Drug-induced peripheral nerve palsy: a real-world study based on FAERS data from 2004 to the third quarter of 2024
Yingjie Li, Xueliang Yi, Nengwei Yu

TL;DR
This study analyzed drug safety data to identify medications linked to peripheral nerve palsy, helping improve clinical drug use safety.
Contribution
The study identifies high-risk drugs for peripheral nerve palsy using FAERS data and four statistical methods.
Findings
Natalizumab, interferon beta-1a, and dalfampridine were the most frequently reported drugs linked to peripheral nerve palsy.
Bupivacaine, dalfampridine, natalizumab, minocycline, and ocrelizumab showed significant risk signals across all four statistical methods.

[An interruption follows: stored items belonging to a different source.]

Background: an optimization exercise with open tools, aiming at small area. Do not read the settings as production practice. No run shown here included a check of the RTL's function; only the layout flow was run. Power is estimated from default activity; no workload was simulated.

File: design.v
`default_nettype none
module violet_top
  (
    input wire i_clk,
    input wire rst,
    input wire [15:0] leds,
    input wire [15:0] display,
    output wire [15:0] buttons,
    input wire uart_rx,
    output wire uart_tx
  );
  violet_core #(.BAUD_DIV(25000000 / 9600)) u_vio(i_clk, rst, leds, display, buttons, uart_rx, uart_tx);
endmodule
module violet_core #(parameter BAUD_DIV = 2604)
  (
    input wire i_clk,
    input wire rst,
    input wire [15:0] leds,
    input wire [15:0] display,
    output reg [15:0] buttons,
    input wire uart_rx,
    output wire uart_tx
  );
  function [11:0] lfsr_step(input [11:0] s);
    lfsr_step = {s[10:0], ~(s[11] ^ s[0])};
  endfunction
  function [11:0] lfsr_after(input integer n);
    integer i;
    begin
      lfsr_after = 12'd0;
      for (i = 0; i < n; i = i + 1)
        lfsr_after = lfsr_step(lfsr_after);
    end
  endfunction
  localparam [11:0] T_MASK = 12'b101010101010;
  localparam RX_HALF = (BAUD_DIV / 16) * 8;
  localparam [11:0] RX_MID = lfsr_after(RX_HALF - 1);
  localparam [11:0] RX_END = lfsr_after(2 * RX_HALF - 1);
  localparam [11:0] TX_END = lfsr_after(BAUD_DIV - 1);
  reg rx_d, rx_s;
  always @(posedge i_clk) begin
    rx_d <= uart_rx;
    rx_s <= rst | rx_d;
  end
  reg [11:0] rx_tr;     
  wire [11:0] rx_t = rx_tr ^ T_MASK;
  reg [9:0]  rx_sh;
  reg [7:0]  rx_data_n;   
  wire [7:0] rx_data = ~rx_data_n;
  reg        rx_avail, rx_err;
  wire       rx_ack;
  wire rx_first = rx_sh[8:0] == 9'd0;          
  wire rx_idle  = rx_first && !rx_sh[9];
  wire rx_mid   = rx_t == RX_MID;
  wire rx_end   = rx_t == RX_END;
  wire rx_bad   = rx_first && rx_sh[9] && rx_mid && rx_s;   
  wire rx_smid  = rx_mid && rx_sh[0];           
  wire rx_done  = rx_end && rx_sh[1] && rx_sh[0];   
  wire rx_clr   = rst || rx_bad || rx_done;
  wire rx_shift = rx_idle ? !rx_s : rx_mid && !rx_sh[0];
  always @(posedge i_clk) begin
    if (rx_idle || rx_end)
      rx_tr <= T_MASK;
    else
      rx_tr <= lfsr_step(rx_t) ^ T_MASK;
    if (rx_clr)
      rx_sh <= 10'd0;
    else if (rx_shift)
      rx_sh <= {rx_idle | rx_s, rx_sh[9:1]};
    else if (rx_smid)
      rx_sh[1] <= 1'b1;
    if (rx_done && !rx_err)
      rx_data_n <= ~rx_sh[9:2];
    if (rst || (rx_idle && rx_ack))
      rx_avail <= 1'b0;
    else if (rx_done && !rx_err)
      rx_avail <= 1'b1;
    if (rst || (rx_idle && rx_ack))
      rx_err <= 1'b0;
    else if (rx_bad || (rx_smid && !rx_s))
      rx_err <= 1'b1;
  end
  reg [2:0]  dst;
  reg [1:0]  cls;         
  reg [15:0] cmd_data_n;    
  wire [15:0] cmd_data = ~cmd_data_n;
  assign rx_ack = dst[2];
  wire cmd_en = dst == 3'b010;
  wire d_read = !dst[2] && rx_avail;
  always @(posedge i_clk) begin
    if (d_read && !dst[0])
      cls <= rx_data[7:2] == 6'd0 ? rx_data[1:0] : 2'b00;
    if (d_read && dst[0])
      cmd_data_n <= ~{rx_data, cmd_data[15:8]};
    if (rst)
      dst <= 3'b000;
    else if (dst[2])
      dst <= {1'b0, dst[0], !dst[1]};
    else
      dst <= {rx_avail, dst[1] & dst[0], dst[0]};
  end
  localparam V_IDLE = 3'b000, V_REQ = 3'b011, V_TX1 = 3'b010, V_W1 = 3'b110,
             V_W2 = 3'b100;
  reg [2:0]  vst;
  reg [15:0] out_r;       
  wire [15:0] out = out_r ^ 16'hff00;
  wire       tx_idle;
  wire v_free = vst == V_IDLE || (vst == V_W2 && tx_idle);
  wire accept = cmd_en && cls[0] && v_free;
  wire tx_go  = (vst == V_W1 || vst == V_W2) && tx_idle;
  always @(posedge i_clk) begin
    if (rst)
      buttons <= 16'd0;
    else if (cmd_en && cls == 2'b10)
      buttons <= cmd_data;
    if (accept)
      out_r <= (cls[1] ? display : leds) ^ 16'hff00;
    else if (vst == V_W1 && tx_idle)
      out_r[7:0] <= out[15:8];
    if (rst)
      vst <= V_IDLE;
    else if (accept)
      vst <= V_REQ;
    else
      case (vst)
        V_REQ: vst <= V_TX1;
        V_TX1: vst <= V_W1;
        V_W1:  if (tx_idle) vst <= V_W2;
        V_W2:  if (tx_idle) vst <= V_IDLE;
        default: vst <= V_IDLE;
      endcase
  end
  reg [9:0]  tsh;
  reg [11:0] tx_tr;
  wire [11:0] tx_t = tx_tr ^ T_MASK;
  assign tx_idle = tsh == 10'd0;
  assign uart_tx = tsh[0] | tx_idle;
  wire tx_end = tx_t == TX_END;
  always @(posedge i_clk) begin
    if (tx_go || tx_end)
      tx_tr <= T_MASK;
    else
      tx_tr <= lfsr_step(tx_t) ^ T_MASK;
    if (rst)
      tsh <= 10'd0;
    else if (tx_go)
      tsh <= {1'b1, out[7:0], 1'b0};
    else if (tx_end)
      tsh <= tsh >> 1;
  end
endmodule
File: flow/run.sh
#!/bin/bash
# Standard ORFS layout with three changes:
#  - synthesis maps the logic with an area-oriented ABC script (flow/area.abc);
#    everything else in synthesis, registers included, is the standard one
#  - port buffers are the smallest buffer cell
#  - the clock tree uses small buffers and no dummy loads
# make's full output goes to flow.log; ORFS keeps each step's log under orfs/logs.
set -euo pipefail
export MY_ABC_SCRIPT=$PWD/flow/area.abc
bash standard.sh \
  "SYNTH_SCRIPT=$PWD/flow/synth.tcl" \
  "BUFFER_PORTS_ARGS=-buffer_cell sky130_fd_sc_hd__buf_1" \
  "CTS_ARGS=-sink_clustering_enable -repair_clock_nets -buf_list {sky130_fd_sc_hd__clkbuf_4 sky130_fd_sc_hd__clkbuf_8} -sink_clustering_size 30 -sink_clustering_max_diameter 100 -dont_use_dummy_load" \
  finish > flow.log 2>&1
File: flow/area.abc
strash
dc2
dch -f
amap
topo
dnsize -c
File: flow/synth.tcl
proc synth {args} { yosys synth -nofsm -noshare {*}$args }
proc abc {args} {
  set i [lsearch -exact $args -script]
  if {$i >= 0 && [info exists ::env(MY_ABC_SCRIPT)]} { lset args [expr {$i + 1}] $::env(MY_ABC_SCRIPT) }
  yosys abc {*}$args
}
source $::env(SCRIPTS_DIR)/synth.tcl
# left out here: clear keep_hierarchy, flatten, clean up, hide names made inside functions, write 1_2_yosys.v
File: standard.sh
#!/bin/bash
# synth_recipe.tcl (not shown) runs the flow's synth.tcl, then flattens the netlist and writes it again
# the make line also repeats each setting of config.mk as NAME=value (left out here)
make -C /OpenROAD-flow-scripts/flow DESIGN_CONFIG=/design/flow/config.mk WORK_HOME=/design/flow/orfs CLKGATE_MAP_FILE= SYNTH_SCRIPT=/design/flow/synth_recipe.tcl "${@:-finish}"
File: config.mk
export PLATFORM = sky130hd
export DESIGN_NAME = violet_top
export DESIGN_NICKNAME = violet_top
export VERILOG_FILES = /design/flow/design.v
export SDC_FILE = /design/flow/constraint.sdc
export NUM_CORES = 4
export LEC_CHECK = 0
export CAP_MARGIN = 0
export CORE_MARGIN = 2
export CORE_UTILIZATION = 40
export SLEW_MARGIN = 0
File: constraint.sdc
create_clock -name core_clock -period 10.0 [get_ports {i_clk}]
set_input_delay 2.0000 -clock core_clock [delete_from_list [all_inputs] [get_ports {i_clk}]]
set_output_delay 2.0000 -clock core_clock [all_outputs]
set_load 0.01 [all_outputs]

Antineoplastic drugs and immunosuppressants were the most commonly implicated drug classes.
Abstract
Peripheral nerve palsy is a prevalent clinical condition that significantly impairs patients’ quality of life. To advance clinical practice and mitigate the risk of drug-induced peripheral nerve palsy, this study aimed to identify adverse drug reaction signals related to peripheral nerve palsy through data mining of the FDA Adverse Event Reporting System (FAERS). Timely detection of high-risk medications provides a crucial basis for enhancing the safety of clinical drug use. Adverse events (AEs) related to peripheral nerve palsy between 2004 and the third quarter of 2024 were extracted from the FAERS database. To identify potential drug safety signals associated with peripheral nerve palsy, four established pharmacovigilance statistical methods were employed: the Reporting Odds Ratio (ROR), Proportional Reporting Ratio (PRR), Multi-Item Gamma Poisson Shrinker (MGPS), and Bayesian…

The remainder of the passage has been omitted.